Alternatives Considered

Jest

Pros: Mature, widely used, good documentation.

Rejected: Slower than Vitest, less native ESM support. Vitest aligns better with Vite-based tooling and offers better TypeScript integration.

MSW (Mock Service Worker)

Pros: Network-level interception, reusable across browser/Node.

Rejected: More complex setup for CLI tool. nock is simpler for Node-only HTTP mocking with built-in recording. FCIS architecture means most tests use fake adapters anyway, not HTTP mocks.

No coverage threshold

Pros: Less friction, trust developers to write good tests.

Rejected: AI-assisted development requires verification. 100% coverage ensures every line has been considered. Explicit exclusions document exceptions.

Colocated E2E tests

Pros: Simpler structure, tests near code.
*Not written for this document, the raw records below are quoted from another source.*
### src/rtl/mem_axi_arb2.sv
// Two-requester AXI4 arbiter onto one shared 64-bit memory slave port.
// AR is a registered round-robin slot; AW/W run an ownership FSM.
module mem_axi_arb2 #(
  parameter int FIXED_PRIO = 0
) (
  input  logic        clock,
  input  logic        reset_n,
  input  logic        m0_ar_valid,
  output logic        m0_ar_ready,
  input  logic [31:0] m0_ar_addr,
  input  logic [7:0]  m0_ar_len,
  input  logic [2:0]  m0_ar_size,
  input  logic [1:0]  m0_ar_burst,
  input  logic [4:0]  m0_ar_id,
  input  logic        m1_ar_valid,
  output logic        m1_ar_ready,
  input  logic [31:0] m1_ar_addr,
  input  logic [7:0]  m1_ar_len,
  input  logic [2:0]  m1_ar_size,
  input  logic [1:0]  m1_ar_burst,
  input  logic [4:0]  m1_ar_id,
  input  logic        m0_aw_valid,
  output logic        m0_aw_ready,
  input  logic [31:0] m0_aw_addr,
  input  logic [7:0]  m0_aw_len,
  input  logic [2:0]  m0_aw_size,
  input  logic [1:0]  m0_aw_burst,
  input  logic [4:0]  m0_aw_id,
  input  logic        m1_aw_valid,
  output logic        m1_aw_ready,
  input  logic [31:0] m1_aw_addr,
  input  logic [7:0]  m1_aw_len,
  input  logic [2:0]  m1_aw_size,
  input  logic [1:0]  m1_aw_burst,
  input  logic [4:0]  m1_aw_id,
  input  logic        m0_w_valid,
  input  logic [63:0] m0_w_data,
  input  logic [7:0]  m0_w_strb,
  input  logic        m0_w_last,
  output logic        m0_w_ready,
  input  logic        m1_w_valid,
  input  logic [63:0] m1_w_data,
  input  logic [7:0]  m1_w_strb,
  input  logic        m1_w_last,
  output logic        m1_w_ready,
  output logic        m0_r_valid,
  output logic [63:0] m0_r_data,
  output logic [1:0]  m0_r_resp,
  output logic        m0_r_last,
  output logic [4:0]  m0_r_id,
  input  logic        m0_r_ready,
  output logic        m1_r_valid,
  output logic [63:0] m1_r_data,
  output logic [1:0]  m1_r_resp,
  output logic        m1_r_last,
  output logic [4:0]  m1_r_id,
  input  logic        m1_r_ready,
  output logic        m0_b_valid,
  output logic [1:0]  m0_b_resp,
  output logic [4:0]  m0_b_id,
  input  logic        m0_b_ready,
  output logic        m1_b_valid,
  output logic [1:0]  m1_b_resp,
  output logic [4:0]  m1_b_id,
  input  logic        m1_b_ready,
  output logic        s_ar_valid,
  input  logic        s_ar_ready,
  output logic [31:0] s_ar_addr,
  output logic [7:0]  s_ar_len,
  output logic [2:0]  s_ar_size,
  output logic [1:0]  s_ar_burst,
  output logic [5:0]  s_ar_id,
  output logic        s_ar_lock,
  output logic [3:0]  s_ar_cache,
  output logic [2:0]  s_ar_prot,
  output logic [3:0]  s_ar_qos,
  output logic        s_aw_valid,
  input  logic        s_aw_ready,
  output logic [31:0] s_aw_addr,
  output logic [7:0]  s_aw_len,
  output logic [2:0]  s_aw_size,
  output logic [1:0]  s_aw_burst,
  output logic [5:0]  s_aw_id,
  output logic        s_aw_lock,
  output logic [3:0]  s_aw_cache,
  output logic [2:0]  s_aw_prot,
  output logic [3:0]  s_aw_qos,
  output logic        s_w_valid,
  output logic [63:0] s_w_data,
  output logic [7:0]  s_w_strb,
  output logic        s_w_last,
  input  logic        s_w_ready,
  input  logic        s_r_valid,
  input  logic [63:0] s_r_data,
  input  logic [1:0]  s_r_resp,
  input  logic        s_r_last,
  input  logic [5:0]  s_r_id,
  output logic        s_r_ready,
  input  logic        s_b_valid,
  input  logic [1:0]  s_b_resp,
  input  logic [5:0]  s_b_id,
  output logic        s_b_ready
);

  typedef enum logic [1:0] {
    AW_IDLE,
    AW_ISSUE,
    W_BURST
  } aw_state_t;

  // last = index granted previously; the other one wins a tie
  function automatic logic pick(input logic v0,
                                input logic v1,
                                input logic last);
    if (v0 && v1)
      return (FIXED_PRIO != 0) ? 1'b0 : !last;
    return !v0;
  endfunction

  assign s_ar_lock  = 1'b0;
  assign s_ar_cache = 4'b0011;
  assign s_ar_prot  = 3'b000;
  assign s_ar_qos   = 4'b0000;
  assign s_aw_lock  = 1'b0;
  assign s_aw_cache = 4'b0011;
  assign s_aw_prot  = 3'b000;
  assign s_aw_qos   = 4'b0000;

  logic        r_ar_valid;
  logic        r_ar_last;
  logic [31:0] r_ar_addr;
  logic [7:0]  r_ar_len;
  logic [2:0]  r_ar_size;
  logic [1:0]  r_ar_burst;
  logic [5:0]  r_ar_id;
  logic        w_ar_load;
  logic        w_ar_any;
  logic        w_ar_sel;
  logic        w_ar_gnt;

  assign w_ar_load = !r_ar_valid || s_ar_ready;
  assign w_ar_any  = m0_ar_valid || m1_ar_valid;
  assign w_ar_sel  = pick(m0_ar_valid, m1_ar_valid, r_ar_last);
  assign w_ar_gnt  = reset_n && w_ar_load && w_ar_any;

  assign m0_ar_ready = w_ar_gnt && !w_ar_sel;
  assign m1_ar_ready = w_ar_gnt && w_ar_sel;

  assign s_ar_valid = r_ar_valid;
  assign s_ar_addr  = r_ar_addr;
  assign s_ar_len   = r_ar_len;
  assign s_ar_size  = r_ar_size;
  assign s_ar_burst = r_ar_burst;
  assign s_ar_id    = r_ar_id;

  always_ff @(posedge clock or negedge reset_n) begin
    if (!reset_n) begin
      r_ar_valid <= 1'b0;
      r_ar_last  <= 1'b1;
      r_ar_addr  <= '0;
      r_ar_len   <= '0;
      r_ar_size  <= '0;
      r_ar_burst <= '0;
      r_ar_id    <= '0;
    end else if (w_ar_load) begin
      r_ar_valid <= w_ar_any;
      if (w_ar_gnt) begin
        r_ar_last  <= w_ar_sel;
        r_ar_addr  <= w_ar_sel ? m1_ar_addr : m0_ar_addr;
        r_ar_len   <= w_ar_sel ? m1_ar_len : m0_ar_len;
        r_ar_size  <= w_ar_sel ? m1_ar_size : m0_ar_size;
        r_ar_burst <= w_ar_sel ? m1_ar_burst : m0_ar_burst;
        r_ar_id    <= {w_ar_sel,
                       w_ar_sel ? m1_ar_id : m0_ar_id};
      end
    end
  end

  aw_state_t   r_aw_state;
  aw_state_t   w_aw_next;
  logic        r_aw_owner;
  logic        r_aw_last;
  logic        r_w_done;
  logic [31:0] r_aw_addr;
  logic [7:0]  r_aw_len;
  logic [2:0]  r_aw_size;
  logic [1:0]  r_aw_burst;
  logic [5:0]  r_aw_id;
  logic        w_aw_any;
  logic        w_aw_sel;
  logic        w_aw_gnt;
  logic        w_fwd;
  logic        w_fwd_ok;
  logic        w_own_valid;
  logic        w_own_last;
  logic        w_wlast_hs;

  assign w_aw_any = m0_aw_valid || m1_aw_valid;
  assign w_aw_sel = pick(m0_aw_valid, m1_aw_valid, r_aw_last);

  assign m0_aw_ready = w_aw_gnt && !w_aw_sel;
  assign m1_aw_ready = w_aw_gnt && w_aw_sel;

  assign s_aw_valid = (r_aw_state == AW_ISSUE);
  assign s_aw_addr  = r_aw_addr;
  assign s_aw_len   = r_aw_len;
  assign s_aw_size  = r_aw_size;
  assign s_aw_burst = r_aw_burst;
  assign s_aw_id    = r_aw_id;

  assign w_own_valid = r_aw_owner ? m1_w_valid : m0_w_valid;
  assign w_own_last  = r_aw_owner ? m1_w_last : m0_w_last;
  assign w_fwd_ok    = w_fwd && !r_w_done;

  assign s_w_valid = w_fwd_ok && w_own_valid;
  assign s_w_data  = r_aw_owner ? m1_w_data : m0_w_data;
  assign s_w_strb  = r_aw_owner ? m1_w_strb : m0_w_strb;
  assign s_w_last  = w_own_last;

  assign m0_w_ready = w_fwd_ok && !r_aw_owner && s_w_ready;
  assign m1_w_ready = w_fwd_ok && r_aw_owner && s_w_ready;

  assign w_wlast_hs = s_w_valid && s_w_ready && w_own_last;

  always_comb begin
    w_aw_next = r_aw_state;
    w_aw_gnt  = 1'b0;
    w_fwd     = 1'b0;
    unique case (r_aw_state)
      AW_IDLE: begin
        if (w_aw_any) begin
          w_aw_gnt  = reset_n;
          w_aw_next = AW_ISSUE;
        end
      end
      AW_ISSUE: begin
        w_fwd = 1'b1;
        // wlast may already be gone before the address is accepted
        if (s_aw_ready)
          w_aw_next = (r_w_done || w_wlast_hs) ? AW_IDLE : W_BURST;
      end
      W_BURST: begin
        w_fwd = 1'b1;
        if (w_wlast_hs)
          w_aw_next = AW_IDLE;
      end
      default: w_aw_next = AW_IDLE;
    endcase
  end

  always_ff @(posedge clock or negedge reset_n) begin
    if (!reset_n) begin
      r_aw_state <= AW_IDLE;
      r_aw_owner <= 1'b0;
      r_aw_last  <= 1'b1;
      r_w_done   <= 1'b0;
      r_aw_addr  <= '0;
      r_aw_len   <= '0;
      r_aw_size  <= '0;
      r_aw_burst <= '0;
      r_aw_id    <= '0;
    end else begin
      r_aw_state <= w_aw_next;
      if (w_aw_next == AW_IDLE)
        r_w_done <= 1'b0;
      else if (w_wlast_hs)
        r_w_done <= 1'b1;
      if (w_aw_gnt) begin
        r_aw_owner <= w_aw_sel;
        r_aw_last  <= w_aw_sel;
        r_aw_addr  <= w_aw_sel ? m1_aw_addr : m0_aw_addr;
        r_aw_len   <= w_aw_sel ? m1_aw_len : m0_aw_len;
        r_aw_size  <= w_aw_sel ? m1_aw_size : m0_aw_size;
        r_aw_burst <= w_aw_sel ? m1_aw_burst : m0_aw_burst;
        r_aw_id    <= {w_aw_sel,
                       w_aw_sel ? m1_aw_id : m0_aw_id};
      end
    end
  end

  assign m0_r_valid = s_r_valid && !s_r_id[5];
  assign m1_r_valid = s_r_valid && s_r_id[5];
  assign m0_r_data  = s_r_data;
  assign m1_r_data  = s_r_data;
  assign m0_r_resp  = s_r_resp;
  assign m1_r_resp  = s_r_resp;
  assign m0_r_last  = s_r_last;
  assign m1_r_last  = s_r_last;
  assign m0_r_id    = s_r_id[4:0];
  assign m1_r_id    = s_r_id[4:0];
  assign s_r_ready  = s_r_id[5] ? m1_r_ready : m0_r_ready;

  assign m0_b_valid = s_b_valid && !s_b_id[5];
  assign m1_b_valid = s_b_valid && s_b_id[5];
  assign m0_b_resp  = s_b_resp;
  assign m1_b_resp  = s_b_resp;
  assign m0_b_id    = s_b_id[4:0];
  assign m1_b_id    = s_b_id[4:0];
  assign s_b_ready  = s_b_id[5] ? m1_b_ready : m0_b_ready;

endmodule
Rejected: E2E tests span multiple packages (CLI + Open Cloud + State). Separate apps/e2e package follows Turborepo conventions for cross-package testing.

Implementation Notes

• ESLint rule vitest/valid-title enforces "should" prefix
• ESLint rule vitest/consistent-test-it enforces it() over test()
• ESLint rule vitest/consistent-test-filename enforces *.spec.ts
• nock recording mode captures real API responses for fixtures
• Fake adapters implement port interfaces for type safety

Related Decisions

• ADR-001: TypeScript with Bun Runtime
• ADR-002: Monorepo with FCIS Architecture

References

• Vitest Documentation
• Vitest Coverage
• Vitest Type Testing
• nock GitHub
• scenarist coverage config - 100% threshold pattern
• Turborepo Test Organization
• [Testing Anti-Patterns](superpowers:testing-anti-patterns skill)
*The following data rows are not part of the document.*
File: src/rtl/program_counter_unit.sv
// ============================================================================
// Module   : program_counter_unit
// Brief    : 16-bit program counter with byte loads, increment and relative
//            branches that take a second cycle to fix PCH on a page cross.
// Revision : 1.0 - initial release
// ============================================================================
`default_nettype none

module program_counter_unit #(
  parameter logic [15:0] RESET_PC = 16'h0000
) (
  input  logic       clk,
  input  logic       rst,
  input  logic       pcIncrement,
  input  logic       pcLoadLow,
  input  logic       pcLoadHigh,
  input  logic [7:0] loadData,
  input  logic       branchStart,
  input  logic [7:0] branchOffset,
  output logic [7:0] pcLowOutput,
  output logic [7:0] pcHighOutput,
  output logic       branchBusy
);

  typedef enum logic [0:0] {
    IDLE     = 1'b0,
    FIX_HIGH = 1'b1
  } state_t;

  state_t     state_q, state_d;
  logic [7:0] pcl_q, pcl_d;
  logic [7:0] pch_q, pch_d;
  logic       fix_dir_q, fix_dir_d;
  logic [8:0] branch_sum;

  always_comb begin
    state_d    = state_q;
    pcl_d      = pcl_q;
    pch_d      = pch_q;
    fix_dir_d  = fix_dir_q;
    branch_sum = {1'b0, pcl_q} + {1'b0, branchOffset};

    case (state_q)
      IDLE: begin
        if (branchStart) begin
          pcl_d = branch_sum[7:0];
          // Carry out with a forward offset, or no carry with a backward
          // offset, means the target lies on the adjacent page.
          if (!branchOffset[7] && branch_sum[8]) begin
            state_d   = FIX_HIGH;
            fix_dir_d = 1'b0;
          end else if (branchOffset[7] && !branch_sum[8]) begin
            state_d   = FIX_HIGH;
            fix_dir_d = 1'b1;
          end
        end else if (pcLoadLow || pcLoadHigh) begin
          if (pcLoadLow)  pcl_d = loadData;
          if (pcLoadHigh) pch_d = loadData;
        end else if (pcIncrement) begin
          {pch_d, pcl_d} = {pch_q, pcl_q} + 16'd1;
        end
      end
      FIX_HIGH: begin
        pch_d   = fix_dir_q ? (pch_q - 8'd1) : (pch_q + 8'd1);
        state_d = IDLE;
      end
      default: state_d = IDLE;
    endcase
  end

  always_ff @(posedge clk or posedge rst) begin
    if (rst) begin
      state_q   <= IDLE;
      pcl_q     <= RESET_PC[7:0];
      pch_q     <= RESET_PC[15:8];
      fix_dir_q <= 1'b0;
    end else begin
      state_q   <= state_d;
      pcl_q     <= pcl_d;
      pch_q     <= pch_d;
      fix_dir_q <= fix_dir_d;
    end
  end

  assign pcLowOutput  = pcl_q;
  assign pcHighOutput = pch_q;
  assign branchBusy   = (state_q == FIX_HIGH);

endmodule

`default_nettype wire

File: config.mk
export PLATFORM = sky130hd
export DESIGN_NAME = program_counter_unit
export DESIGN_NICKNAME = d
export VERILOG_FILES = /design/src/rtl/program_counter_unit.sv
export SDC_FILE = /design/constraint.sdc
export NUM_CORES = 1
export LEC_CHECK = 0
export CAP_MARGIN = 20
export CORE_UTILIZATION = 30
export DETAILED_ROUTE_END_ITERATION = 12
export GPL_TIMING_DRIVEN = 0
export PLACE_DENSITY = 0.52
export SLEW_MARGIN = 10
export SYNTH_ARGS = -nofsm -noshare
export SYNTH_HDL_FRONTEND = slang
export SYNTH_SLANG_ARGS = --single-unit
File: constraint.sdc
create_clock -name clk -period 2.9 [get_ports clk]
set_input_delay 0.29 -clock clk [delete_from_list [all_inputs] [get_ports clk]]
set_output_delay 0.29 -clock clk [all_outputs]
set_load 0.005 [all_outputs]
Word-level counts from Yosys, hierarchy flattened
Cells that the tools add are included.
W data, S select, Z words.

operators by class
  add/subtract/negate cells = 4
  eq/ne operators = 4
  muxes and demuxes = 16
  bitwise logic cells = 1
  reductions and logical operators = 10

operators with widths
  kind                     number
  $mux W8                  9
  $add A16 B1 Y16 const B  1
  $pmux W8 S2              1
  $add A8 B8 Y9            1
  $ne A3 B3 Y1 const B     3
  $reduce_and A3 Y1        3
  $add A8 B1 Y8 const B    1
  $sub A8 B1 Y8 const B    1
  $mux W1                  5
  $reduce_bool A3 Y1       1
  $logic_and A1 B1 Y1      2
  $logic_not A1 Y1         2
  $ne A2 B2 Y1 const B     1
  $pmux W1 S2              1
  $reduce_bool A2 Y1       1
  $logic_or A1 B1 Y1       1
  $not A1 Y1               1

word-level totals
  register bits = 18
  input port bits = 22
  output and inout bits = 17

Depth between registers and ports, before layout
Gate-level depths: netlist of the first run.

  word-level depth = 7
  depth in mapped cells = 13

Worst setup path before layout of the first run
No wires, ideal clock.

  path kind = flip-flop to flip-flop
  start point = register pcl_q[0], in the netlist pcLowOutput[0]
  end point = register fix_dir_q
  arrival time = 2180 ps
  setup slack = 642 ps
  stages on the path, launching flop included = 14
  period minus slack after synthesis = 2258 ps
  cell sequence = dfrtp_1 ha_1 inv_1 fa_1 nor2b_1 o21ai_0 nand2b_1 a21o_1 a21oi_1 o21ai_0 ha_1 nor2_1 nor2_1 a21oi_1

between the ends
  word-level cells in the longest chain between the ends = 5
  elaborated cells on any way between the ends = 7

ends and longest elaborated chain
  item                                 line  source
  start: declaration                   31    logic [7:0] pcl_q, pcl_d;
  start signal: assignment             74    pcl_q <= RESET_PC[7:0];
  start signal: assignment             79    pcl_q <= pcl_d;
  $add A8 B8 Y9 (*)                    41    branch_sum = {1'b0, pcl_q} + {1'b0, branchOffset};
  $logic_not A1 Y1                     52    end else if (branchOffset[7] && !branch_sum[8]) begin
  $logic_and A1 B1 Y1                  52
  $reduce_bool A2 Y1 (no source line)  --
  $reduce_and A3 Y1 (no source line)   --
  end signal: assignment               81    fix_dir_q <= fix_dir_d;
  end: declaration                     33    logic fix_dir_q, fix_dir_d;

Every way passes the cells marked *; elsewhere a longest branch is shown, timed or not.
A chain may end at the register's enable or synchronous reset.

Worst setup path after layout of the first run
  start point = input port branchOffset[0]
  end point = register fix_dir_q

between the ends
  word-level cells in the longest chain between the ends = 5
  elaborated cells on any way between the ends = 7

ends and longest elaborated chain
  item                                 line  source
  start: declaration                   19    input logic [7:0] branchOffset,
  $add A8 B8 Y9 (*)                    41
  $logic_not A1 Y1                     52
  $logic_and A1 B1 Y1                  52
  $reduce_bool A2 Y1 (no source line)  --
  $reduce_and A3 Y1 (no source line)   --

Marks and branches as above.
Amendment: 2026-04-24, distinguish drift detection from change verification

The original CI Integration table pairs "nightly" with "E2E real APIs" under a single heading of "drift detection". That framing covers only one of the two reasons to call Roblox in CI. This amendment names the second and clarifies how both fit.
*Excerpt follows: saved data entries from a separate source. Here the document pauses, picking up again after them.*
[src/rtl/usart_line_rx.sv]
// Line-side asynchronous USART frame receiver: 16x oversampling, majority-of-3 bit decision,
// 5..9 data bits, optional even/odd parity, single-entry holding buffer with overrun detection.
module usart_line_rx #(
  parameter int unsigned UBRR_W      = 12,
  parameter int unsigned SYNC_STAGES = 2
) (
  input  logic              i_fosk,
  input  logic              i_rst,
  input  logic              i_rxd,
  input  logic [UBRR_W-1:0] i_ubrr,
  input  logic [2:0]        i_char_size,
  input  logic [1:0]        i_parity,
  usart_line_rx_if.master   rx
);

  localparam logic [2:0] S_IDLE   = 3'd0;
  localparam logic [2:0] S_START  = 3'd1;
  localparam logic [2:0] S_DATA   = 3'd2;
  localparam logic [2:0] S_PARITY = 3'd3;
  localparam logic [2:0] S_STOP   = 3'd4;

  logic [SYNC_STAGES-1:0] r_sync;
  logic                   r_prev;
  logic [UBRR_W-1:0]      r_presc;
  logic [3:0]             r_cnt;
  logic [2:0]             r_state;
  logic [3:0]             r_bitn;
  logic [8:0]             r_shift;
  logic                   r_par;
  logic                   r_s7;
  logic                   r_s8;

  logic [8:0]             r_word;
  logic                   r_valid;
  logic                   r_ferr;
  logic                   r_perr;
  logic                   r_ovr;

  logic                   w_rxd;
  logic                   w_tick;
  logic                   w_bit;
  logic                   w_sample;
  logic                   w_end;
  logic                   w_commit;
  logic                   w_par_en;
  logic [3:0]             w_last_idx;

  assign w_rxd    = r_sync[SYNC_STAGES-1];
  assign w_tick   = (r_presc == '0);
  assign w_bit    = (r_s7 & r_s8) | (r_s7 & w_rxd) | (r_s8 & w_rxd);
  assign w_sample = w_tick && (r_cnt == 4'd9);
  assign w_end    = w_tick && (r_cnt == 4'd15);
  assign w_commit = (r_state == S_STOP) && w_sample;
  assign w_par_en = i_parity[1];

  always_comb begin
    w_last_idx = 4'd7;
    case (i_char_size)
      3'b000:  w_last_idx = 4'd4;
      3'b001:  w_last_idx = 4'd5;
      3'b010:  w_last_idx = 4'd6;
      3'b111:  w_last_idx = 4'd8;
      default: w_last_idx = 4'd7;
    endcase
  end

  always_ff @(posedge i_fosk) begin
    if (i_rst) begin
      r_sync  <= '1;
      r_prev  <= 1'b1;
      r_presc <= i_ubrr;
      r_cnt   <= '0;
      r_state <= S_IDLE;
      r_bitn  <= '0;
      r_shift <= '0;
      r_par   <= 1'b0;
      r_s7    <= 1'b1;
      r_s8    <= 1'b1;
    end else begin
      r_sync  <= {r_sync[SYNC_STAGES-2:0], i_rxd};
      r_prev  <= w_rxd;
      r_presc <= w_tick ? i_ubrr : r_presc - UBRR_W'(1);
      if ((r_state != S_IDLE) && w_tick) begin
        r_cnt <= r_cnt + 4'd1;
        if (r_cnt == 4'd7) r_s7 <= w_rxd;
        if (r_cnt == 4'd8) r_s8 <= w_rxd;
      end
      case (r_state)
        // Requiring r_prev=1 also keeps a low stop bit from re-triggering until the line idles high.
        S_IDLE: begin
          if (r_prev && !w_rxd) begin
            r_cnt   <= '0;
            r_bitn  <= '0;
            r_shift <= '0;
            r_par   <= 1'b0;
            r_state <= S_START;
          end
        end
        S_START: begin
          if (w_sample && w_bit) r_state <= S_IDLE;
          else if (w_end)        r_state <= S_DATA;
        end
        S_DATA: begin
          if (w_sample) begin
            r_shift[r_bitn] <= w_bit;
            r_par           <= r_par ^ w_bit;
          end
          if (w_end) begin
            if (r_bitn == w_last_idx) r_state <= w_par_en ? S_PARITY : S_STOP;
            else                      r_bitn  <= r_bitn + 4'd1;
          end
        end
        S_PARITY: begin
          if (w_sample) r_par   <= r_par ^ w_bit;
          if (w_end)    r_state <= S_STOP;
        end
        S_STOP: begin
          if (w_sample) r_state <= S_IDLE;
        end
        default: r_state <= S_IDLE;
      endcase
    end
  end

  always_ff @(posedge i_fosk) begin
    if (i_rst) begin
      r_word  <= '0;
      r_valid <= 1'b0;
      r_ferr  <= 1'b0;
      r_perr  <= 1'b0;
      r_ovr   <= 1'b0;
    end else if (w_commit) begin
      if (!r_valid || rx.i_rd) begin
        r_word  <= r_shift;
        r_ferr  <= ~w_bit;
        r_perr  <= w_par_en & (r_par ^ i_parity[0]);
        r_valid <= 1'b1;
        r_ovr   <= 1'b0;
      end else begin
        r_ovr <= 1'b1;
      end
    end else if (rx.i_rd && r_valid) begin
      r_valid <= 1'b0;
      r_ovr   <= 1'b0;
    end
  end

  assign rx.o_word       = r_word;
  assign rx.o_valid      = r_valid;
  assign rx.o_frame_err  = r_ferr;
  assign rx.o_parity_err = r_perr;
  assign rx.o_overrun    = r_ovr;
  assign rx.o_busy       = (r_state != S_IDLE);

endmodule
Two categories of real-API tests exist:

Drift detection (the original framing). Nightly, broad, catches changes on Roblox's side. Bedrock did not change; the world did. A failure opens an issue and is triaged against the latest Open Cloud release notes. It does not block merges because nothing in the PR caused it.

Change verification (smoke). Runs on every PR and push to main. Narrow by design: one happy-path call per public surface, exercising the bedrock change against a real Roblox universe. Catches bedrock-side breakage that fakes and nock could not see -- wrong URL shape, wrong auth header, a response parser that agrees with its fixture but disagrees with Roblox. A failure blocks merge until the bedrock change is fixed.

The two suites differ on cadence (per-PR vs nightly), scope (one path vs many), and failure semantics (blocker vs tracked issue). They are complements, not substitutes.

Physical layout under apps/e2e/: change-verification tests live in apps/e2e/tests/smoke/. Drift-detection tests will land in apps/e2e/tests/drift/ when that suite is built. The scenarios/ placeholder in the original Directory Structure section is superseded by these two subfolders.

The nightly drift suite remains future work. Nothing in the original Decision or Consequences sections is retracted; this amendment adds a category, it does not remove one.